那段时间,朱爷家幺妹得了一种怪病。听说是肚子和腰上长了很多水泡,又疼又痒。妈妈去探病回来,直说那孩子真遭罪,偏偏大人不重视,不愿送去医院。
也那段时间,每天半夜都能听到隔壁传了幺妹的凄惨的哭喊声,夹杂朱爷的叹气声,紧接着是郭孃烦躁的吼骂声。我印象最深刻的一句是幺妹哭着喊着说:“痛死我了!”郭孃烦躁地吼到:“要死你就早点死,不要这么折腾人。”我不知道为什么那么小的年纪竟会如此清晰地记住了这句话,但我真的记住了。

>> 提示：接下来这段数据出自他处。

--- config.mk ---
export PLATFORM = sky130hd
export DESIGN_NAME = uart_receiver
export DESIGN_NICKNAME = d
export VERILOG_FILES = /design/src/rtl/uart_receiver.sv
export SDC_FILE = /design/constraint.sdc
export NUM_CORES = 1
export LEC_CHECK = 0
export ABC_CLOCK_PERIOD_IN_PS = 4500
export CORE_MARGIN = 2
export CORE_UTILIZATION = 40
export CTS_BUF_LIST = sky130_fd_sc_hd__clkbuf_4
export DETAILED_ROUTE_END_ITERATION = 12
export HOLD_SLACK_MARGIN = 0.12
export PLACE_DENSITY_LB_ADDON = 0.08
export SKIP_CTS_REPAIR_TIMING = 1
export SYNTH_ARGS = -nofsm -noshare
export SYNTH_HDL_FRONTEND = slang
export SYNTH_SLANG_ARGS = --single-unit
--- constraint.sdc ---
create_clock -name clk -period 4.5 [get_ports clk]
set_clock_uncertainty 0.15 [all_clocks]
set_input_delay 1.35 -clock clk [delete_from_list [all_inputs] [get_ports clk]]
set_output_delay 1.35 -clock clk [all_outputs]
set_load 0.05 [all_outputs]
--- src/rtl/uart_receiver.sv ---
// uart_receiver: serial receive half of the UART.
// Samples RxD at 16x the selected baud rate and reassembles
// start / 8 data (LSB first) / even parity / stop frames.
// Optional build macro: UART_RX_MAJORITY_EN (2-of-3 vote over sc=6,7,8).
//
//   state  | meaning
//   -------+-------------------------------------------------------
//   IDLE   | line idle, waiting for a tick that sees rxd_s low
//   START  | confirming start bit at the sample point (glitch reject)
//   DATA   | shifting 8 data bits into shreg, LSB first
//   PARITY | comparing received parity bit against even parity
//   STOP   | checking stop bit, publishing byte and flags

module uart_receiver #(
  parameter int CLK_HZ = 50_000_000
) (
  input  logic       clk,
  input  logic       reset,
  input  logic [2:0] baud_select,
  input  logic       Rx_EN,
  input  logic       RxD,
  output logic [7:0] Rx_DATA,
  output logic       Rx_VALID,
  output logic       Rx_PERROR,
  output logic       Rx_FERROR
);

  // The divisor table is fixed and only correct for a 50 MHz clock.
  if (CLK_HZ != 50_000_000) begin : g_clk_warn
    $warning("uart_receiver: divisor table assumes a 50 MHz clock");
  end

  typedef enum logic [2:0] {IDLE, START, DATA, PARITY, STOP} state_t;

`ifdef UART_RX_MAJORITY_EN
  localparam logic [3:0] SAMPLE_SC = 4'd8;
`else
  localparam logic [3:0] SAMPLE_SC = 4'd7;
`endif

  logic        rxd_m_q, rxd_s_q;
  logic [13:0] cnt_q, cnt_d;
  logic [13:0] div_m1;
  logic        tick;
  state_t      state_q, state_d;
  logic [3:0]  sc_q, sc_d;
  logic [2:0]  bitcnt_q, bitcnt_d;
  logic [7:0]  shreg_q, shreg_d;
  logic        perr_q, perr_d;
  logic [7:0]  data_q, data_d;
  logic        valid_q, valid_d;
  logic        perror_q, perror_d;
  logic        ferror_q, ferror_d;
  logic        bit_val;
`ifdef UART_RX_MAJORITY_EN
  logic        s6_q, s6_d, s7_q, s7_d;
`endif

  // Terminal count of the 16x sample-tick divider for each baud code.
  always_comb begin
    case (baud_select)
      3'b000:  div_m1 = 14'd10416;
      3'b001:  div_m1 = 14'd2603;
      3'b010:  div_m1 = 14'd650;
      3'b011:  div_m1 = 14'd325;
      3'b100:  div_m1 = 14'd162;
      3'b101:  div_m1 = 14'd80;
      3'b110:  div_m1 = 14'd53;
      default: div_m1 = 14'd26;
    endcase
  end

  // ">=" lets the divider recover at once if the baud code shrinks while idle.
  assign tick = (cnt_q >= div_m1);

  // Bit decision: single sample, or majority of the two earlier samples and now.
  always_comb begin
`ifdef UART_RX_MAJORITY_EN
    bit_val = (s6_q & s7_q) | (s6_q & rxd_s_q) | (s7_q & rxd_s_q);
`else
    bit_val = rxd_s_q;
`endif
  end

  // Next-state logic for divider, frame FSM, shift register and output flags.
  always_comb begin
    cnt_d    = tick ? 14'd0 : cnt_q + 14'd1;
    state_d  = state_q;
    sc_d     = sc_q;
    bitcnt_d = bitcnt_q;
    shreg_d  = shreg_q;
    perr_d   = perr_q;
    data_d   = data_q;
    valid_d  = valid_q;
    perror_d = perror_q;
    ferror_d = ferror_q;
`ifdef UART_RX_MAJORITY_EN
    s6_d = s6_q;
    s7_d = s7_q;
    if (tick && sc_q == 4'd6) s6_d = rxd_s_q;
    if (tick && sc_q == 4'd7) s7_d = rxd_s_q;
`endif

    if (!Rx_EN) begin
      cnt_d    = 14'd0;
      state_d  = IDLE;
      sc_d     = 4'd0;
      bitcnt_d = 3'd0;
      valid_d  = 1'b0;
      perror_d = 1'b0;
      ferror_d = 1'b0;
    end else if (tick) begin
      sc_d = sc_q + 4'd1;
      case (state_q)
        IDLE: begin
          sc_d = 4'd0;
          if (!rxd_s_q) state_d = START;
        end
        START: begin
          if (sc_q == SAMPLE_SC) begin
            if (bit_val) begin
              state_d = IDLE;
              sc_d    = 4'd0;
            end else begin
              valid_d  = 1'b0;
              perror_d = 1'b0;
              ferror_d = 1'b0;
            end
          end else if (sc_q == 4'd15) begin
            state_d  = DATA;
            bitcnt_d = 3'd0;
          end
        end
        DATA: begin
          if (sc_q == SAMPLE_SC) shreg_d[bitcnt_q] = bit_val;
          if (sc_q == 4'd15) begin
            bitcnt_d = bitcnt_q + 3'd1;
            if (bitcnt_q == 3'd7) state_d = PARITY;
          end
        end
        PARITY: begin
          if (sc_q == SAMPLE_SC) perr_d = bit_val ^ (^shreg_q);
          if (sc_q == 4'd15) state_d = STOP;
        end
        STOP: begin
          if (sc_q == SAMPLE_SC) begin
            data_d   = shreg_q;
            ferror_d = ~bit_val;
            perror_d = perr_q;
            valid_d  = bit_val & ~perr_q;
            // back to IDLE mid-stop-bit so a back-to-back start edge is caught
            state_d  = IDLE;
            sc_d     = 4'd0;
          end
        end
        default: begin
          state_d = IDLE;
          sc_d    = 4'd0;
        end
      endcase
    end
  end

  // All state registers, including the RxD synchronizer, with synchronous reset.
  always_ff @(posedge clk) begin
    if (reset) begin
      rxd_m_q  <= 1'b1;
      rxd_s_q  <= 1'b1;
      cnt_q    <= 14'd0;
      state_q  <= IDLE;
      sc_q     <= 4'd0;
      bitcnt_q <= 3'd0;
      shreg_q  <= 8'h00;
      perr_q   <= 1'b0;
      data_q   <= 8'h00;
      valid_q  <= 1'b0;
      perror_q <= 1'b0;
      ferror_q <= 1'b0;
`ifdef UART_RX_MAJORITY_EN
      s6_q     <= 1'b1;
      s7_q     <= 1'b1;
`endif
    end else begin
      rxd_m_q  <= RxD;
      rxd_s_q  <= rxd_m_q;
      cnt_q    <= cnt_d;
      state_q  <= state_d;
      sc_q     <= sc_d;
      bitcnt_q <= bitcnt_d;
      shreg_q  <= shreg_d;
      perr_q   <= perr_d;
      data_q   <= data_d;
      valid_q  <= valid_d;
      perror_q <= perror_d;
      ferror_q <= ferror_d;
`ifdef UART_RX_MAJORITY_EN
      s6_q     <= s6_d;
      s7_q     <= s7_d;
`endif
    end
  end

  assign Rx_DATA   = data_q;
  assign Rx_VALID  = valid_q;
  assign Rx_PERROR = perror_q;
  assign Rx_FERROR = ferror_q;

endmodule
### Yosys cells after proc, flatten, opt, wreduce, memory -nomap -nowiden

Cells that the tools add are included.

| word-level totals | value |
|---|---|
| output and inout bits | 11 |
| register bits after elaboration | 46 |
| input port bits | 7 |

| operators by class | value |
|---|---|
| reduce and logical (&&, ||, !) cells | 15 |
| add/sub/neg operators | 3 |
| equal/unequal tests | 24 |
| bitwise logic cells | 5 |
| muxes and demuxes | 29 |
| magnitude comparators | 3 |

Operators by type and width:

| cell | number |
|---|---|
| $pmux W14 S7 | 1 |
| $mux W3 | 11 |
| $ne A2 B2 Y1 const B | 9 |
| $eq A3 B3 Y1 const B | 5 |
| $pmux W3 S5 | 1 |
| $add A14 B1 Y14 const B | 1 |
| $ge A14 B14 Y1 | 1 |
| $eq A3 B2 Y1 const B | 4 |
| $mux W4 | 3 |
| $pmux W4 S3 | 1 |
| $reduce_and A4 Y1 | 3 |
| $reduce_and A5 Y1 | 2 |
| $bwmux W8 | 1 |
| $reduce_and A8 Y1 | 1 |
| $reduce_xor A8 Y1 | 1 |
| $eq A3 B1 Y1 const B | 2 |
| $logic_not A3 Y1 | 2 |
| $mux W1 | 6 |
| $ne A3 B3 Y1 const B | 2 |
| $pmux W1 S2 | 3 |
| $pmux W3 S2 | 1 |
| $add A4 B1 Y4 const B | 1 |
| $eq A4 B3 Y1 const B | 1 |
| $eq A4 B4 Y1 const B | 1 |
| other kinds (11) | 15 |

### Logic depth before layout (Yosys ltp)

| depth | value |
|---|---|
| depth in word-level cells | 5 |
| gate-level depth with buffers | 13 |
| depth with buffers taken out | 10 |

### Worst setup path after synthesis

OpenSTA, ideal clock, no wires.

| timing path | value |
|---|---|
| kind | in2reg |
| from | input port baud_select[0] |
| to | register bitcnt_q[0] |
| slack | 0.253 ns |
| arrival time | 3.976 ns |
| stages on the path | 11 |
| library setup time | 0.121 ns |
| cells stage by stage | clkbuf_1 -> or3_1 -> and2_1 -> ha_1 -> nand4_1 -> o21ai_0 -> a41oi_4 -> and2_1 -> buf_6 -> o41a_1 -> mux2_4 |

| between the ends | value |
|---|---|
| word-level cells in the longest chain between the ends | 4 |
| elaborated cells on any way between the ends | 10 |
| classes of those cells | order compare: 1; eq/ne: 6; mux: 1; reduce/logical: 2 |

RTL lines:

| element | RTL line | text |
|---|---|---|
| start, declared | 19 | `input logic [2:0] baud_select,` |
| $eq A3 B3 Y1, or another cell as far along | 61 | `case (baud_select)` |
| $pmux W14 S7 * | 61 |  |
| $ge A14 B14 Y1 * | 74 | `assign tick = (cnt_q >= div_m1);` |
| $reduce_and A5 Y1 (no source line) * | -- |  |
| end signal, assigned | 189 | `bitcnt_q <= bitcnt_d;` |
| end, declared | 47 | `logic [2:0] bitcnt_q, bitcnt_d;` |

Mark *: on every way between the ends. The rest lies on a longest branch, timed or not.
A chain may end at the register's enable or synchronous reset.

### Worst setup path in the final report

| timing path | value |
|---|---|
| from | input port baud_select[0] |
| to | register shreg_q[2] |

| between the ends | value |
|---|---|
| word-level cells in the longest chain between the ends | 4 |
| elaborated cells on any way between the ends | 10 |
| classes of those cells | order compare: 1; eq/ne: 6; mux: 1; reduce/logical: 2 |

RTL lines:

| element | RTL line | text |
|---|---|---|
| $eq A3 B3 Y1, or another cell as far along | 61 |  |
| $pmux W14 S7 * | 61 |  |
| $ge A14 B14 Y1 * | 74 |  |
| $reduce_and A4 Y1 (no source line) * | -- |  |
| end signal, assigned | 190 | `shreg_q <= shreg_d;` |
| end, declared | 48 | `logic [7:0] shreg_q, shreg_d;` |

Marked as above.

==> qor.yml <==
setup-violations-final: 0
synthArstFlopShare_pct: 0
drc: 0
synth_nets: 317
grt_pass1_wl_um: 9360
avgRoutedWirePerCell_um: 13.8
switchingPower_mw: 0.162
totalWireLength_um: 5430
synth-simple-area-share_pct: 22.0
synth_edf_count: 0
crit_type: "primary input to flip-flop"
synth_warnings: 0
tritoncts: "yes"
track_usage_pct: 16.0
hold_viol: 0
peakVddDrop_uv: 160
yosysSeqAreaShare_pct: 35.3
cts_buffers: 5
final_cells: 394
setup_tns_ns: 0
drtPass1Iterations: 4
status: "complete, no violations"
design.core.area_um2: 6310
synth_compound_area_share_pct: 16.8
fmax_mhz: 237
netlist_area_um2: 2610
cts.sinks: 46
diodes: 0
pin_count: 18
cts_root_buffer: "clkbuf_4"
area_growth_pct: 13.4
start_util_pct: 41.3
ctsHtreeMaxLevel: 2
slew_violations: 0
clkPwrFrac_pct: 29.1
rsz0062_at_grt: "no"
syn_inst: 294
synth_common_cells: "46 x dfxtp_1, 33 x nor2_1, 21 x nand3_1"
dr.first_iter.drc_count: 68
arrival_ns: 4.36
end_kind: "flip-flop"
num_vias: 2105
crit_fanout: 4
yosysUniqueCellTypes: 48
synth-seq-cells: 46
hold_ws_ns: 0.275
synthMuxAreaShare_pct: 5.61
final_nets: 339
tightest_slew_ns: 0.647
timing.final.ws_setup_ns: 0.289
grt_pass1_vias: 1967
yosys.area.top_type: "dfxtp_1"
drive_gt1_share_pct: 10.4
port_buffers: 17
p_comb_share_pct: 8.8
seq_power_share_pct: 62.1
dpl.cell_count: 386
period_needed_ns: 4.21
min_path_type: "flip-flop to flip-flop"
grt.overflow.total: 0
p_int_mw: 0.502
synthXorXnorAreaFrac_pct: 9.06
synth_top_family_by_area: "simple AND/OR/NAND/NOR gates"
vias_per_cell: 5.34
utilization_pct: 46.9
netSwitchingFraction_pct: 24.4
critPathRequiredTime_ns: 4.64
antenna_found_initial: 0
cts_buffer_depth: 2
start_kind: "primary input"
rows: 29
yosysMostFrequentCell: "dfxtp_1"
die_x_um: 84.8
gp_congestion: 0.845
avgSynthCellArea_um2: 8.88
synthFlopType: "dfxtp_1"
dp_hpwl_um: 4030
leakage_nw: 1.04
grt_max_degree: 19
fin_crit_sh_pct: 93.6
clkSlewWorstSetupHoldPaths_ns: 0.13
cap_violations: 0
relSlewSlack_pct: 56.7
insertion_delay_ns: 0.36
dp_slack_ns: -0.100
dieHeight_um: 84.8
synth_fa_ha_area_share_pct: 7.67
yosys.area.top_type_share_pct: 35.3
detail-route-antenna-nets: 0
power.density_nw_per_um2: 224
synth_area_leaders: "dfxtp_1 35%, ha_1 7.7%, xnor2_1 5.0%, nor2_1 4.7%, mux2i_1 4.6%"
die-area_um2: 7190
[layer usage]
metal | routed length (um) | vias to the layer above | GRT usage (%)
li1 | - | 1100 | -
met1 | 2670 | 968 | 20.9
met2 | 2510 | 30 | 26.3
met3 | 170 | 7 | 3.34
met4 | 79 | 0 | 5.19
met5 | 0 | - | 0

这样吵吵闹闹的日子持续了好一段时间,幺妹的哭喊声越来越小,也越来越少。直到一天清晨,郭孃抱着幺妹坐在大门外一条板凳上,撕心裂肺地哭了一个早上。之后我就再也没有见过幺妹,但我知道,她准是和传说中所有早夭的小娃娃一样,裹着一床小被子被扔到田坝中间那座神秘的小坡上去了。
几天后,郭孃抱着幺妹哭过的那个位置上,有一对黑灰,上面依稀冒着缕缕青烟,那是幺妹曾经穿过的衣物。
郭孃说看着心里难过,烧了去吧。
再后来,郭孃又生了一儿一女,我和这两个小孩子依然熟而不悉,只是看到他们时会下意识想起幺妹。